As regras climáticas do transporte marítimo sobrevivem a um atraso decisivo
A rodada mais recente de negociações na Organização Marítima Internacional não resultou na adoção formal de sua proposta de estrutura de emissões líquidas zero para o transporte marítimo, mas o plano subjacente continua vivo. Isso importa porque o pacote ainda em discussão contém os elementos centrais necessários para começar a reduzir as emissões de um dos setores mais difíceis de descarbonizar: um padrão global de combustível, contabilidade de gases de efeito estufa ao longo do ciclo de vida e um mecanismo econômico que começaria a atribuir um custo às emissões dos navios.
As negociações ocorreram na 84.ª sessão do Comitê de Proteção do Meio Marinho, realizada de 27 de abril a 1.º de maio de 2026. Segundo o material de origem, a reunião terminou desgastada e adiada, em vez de resolvida. Para os defensores da descarbonização marítima, isso não é uma vitória. Mas também não é um colapso. A arquitetura básica da política permanece em vigor, preservando a possibilidade de um acordo futuro em vez de forçar o processo a voltar aos princípios mais elementares.
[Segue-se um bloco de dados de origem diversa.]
## config.mk

```make
export PLATFORM = sky130hd
export DESIGN_NAME = least_rotation_finder
export DESIGN_NICKNAME = d
export VERILOG_FILES = /design/src/lrf_pkg.sv /design/src/least_rotation_finder.sv
export SDC_FILE = /design/constraint.sdc
export NUM_CORES = 2
export LEC_CHECK = 0
export BUFFER_PORTS_ARGS = -buffer_cell sky130_fd_sc_hd__buf_2
export CORE_MARGIN = 1.5
export CORE_UTILIZATION = 40
export DETAILED_ROUTE_END_ITERATION = 8
export GPL_ROUTABILITY_DRIVEN = 0
export SETUP_SLACK_MARGIN = 0.05
export SLEW_MARGIN = 15
export SYNTH_ARGS = -nofsm -noshare
export SYNTH_HDL_FRONTEND = slang
export SYNTH_SLANG_ARGS = --single-unit
```

## constraint.sdc

```tcl
create_clock -name clk -period 8.7 [get_ports clk]
set_input_delay 0.435 -clock clk [delete_from_list [all_inputs] [get_ports clk]]
set_output_delay 0.435 -clock clk [all_outputs]
set_load 0.05 [all_outputs]
```
===== src/rtl/psq_pkg.sv =====
// ----------------------------------------------------------------------------
// psq_pkg
// Types and codes shared by the positional sequence store.
// ----------------------------------------------------------------------------
`default_nettype none

package psq_pkg;

    localparam int DATA_W = 32;
    localparam int MODE_W = 3;
    localparam int POS_W  = 8;
    localparam int LEN_W  = 5;
    localparam int STAT_W = 2;

    typedef logic signed [DATA_W-1:0] t_data;

    typedef enum logic [MODE_W-1:0] {
        MODE_PUSH_BACK  = 3'd0,
        MODE_PUSH_FRONT = 3'd1,
        MODE_INSERT_AT  = 3'd2,
        MODE_REM_FRONT  = 3'd3,
        MODE_REM_BACK   = 3'd4,
        MODE_REM_AT     = 3'd5,
        MODE_DUMP       = 3'd6
    } t_mode;

    typedef enum logic [STAT_W-1:0] {
        ST_OK    = 2'd0,
        ST_FULL  = 2'd1,
        ST_EMPTY = 2'd2,
        ST_RANGE = 2'd3
    } t_status;

    typedef enum logic [1:0] {
        S_IDLE,
        S_EXTR,
        S_DUMP
    } t_state;

    // Broadcast to every cell of the chain
    typedef struct packed {
        logic ins;  // open a gap at pos and write the new value there
        logic rem;  // close the gap at pos, capture the removed value
        logic rot;  // rotate the occupied cells left by one
        logic xsh;  // move the extraction lane one cell towards the head
    } t_cell_cmd;

endpackage

`default_nettype wire


===== src/rtl/psq_if.sv =====
// ----------------------------------------------------------------------------
// psq_in_if / psq_out_if
// Valid/ready channels carrying operation items and result items.
// ----------------------------------------------------------------------------
`default_nettype none

interface psq_in_if;
    import psq_pkg::*;
    logic                valid;
    logic                ready;
    logic [MODE_W-1:0]   mode;
    t_data               value;
    logic [POS_W-1:0]    position;

    modport source (output valid, mode, value, position, input ready);
    modport sink   (input valid, mode, value, position, output ready);
endinterface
O próximo prazo agora é no fim de 2026
A próxima janela decisiva é a MEPC 85, marcada para 30 de novembro a 3 de dezembro de 2026, com uma sessão extraordinária retomada em 4 de dezembro, se o comitê confirmar um caminho a seguir. Essas datas são importantes por dois motivos. Primeiro, elas estabelecem a próxima chance real de a IMO passar do debate à ação formal. Segundo, colocam a decisão depois das eleições de meio de mandato dos EUA, em 3 de novembro de 2026, acrescentando uma nova camada de incerteza política a um processo já moldado pela pressão de grandes potências.
O texto de origem descreve os Estados Unidos como o maior risco político de curto prazo para a adoção. Ele retrata Washington não como um cético passivo, mas como um opositor ativo da estrutura sob o governo Trump. Essa distinção é central para entender por que o último adiamento importa. Em um organismo internacional que muitas vezes avança por consenso ou por compromissos cuidadosos, a obstrução determinada de uma grande potência pode fazer mais do que desacelerar as negociações. Pode alterar a forma como outros países calculam risco, custo e exposição diplomática.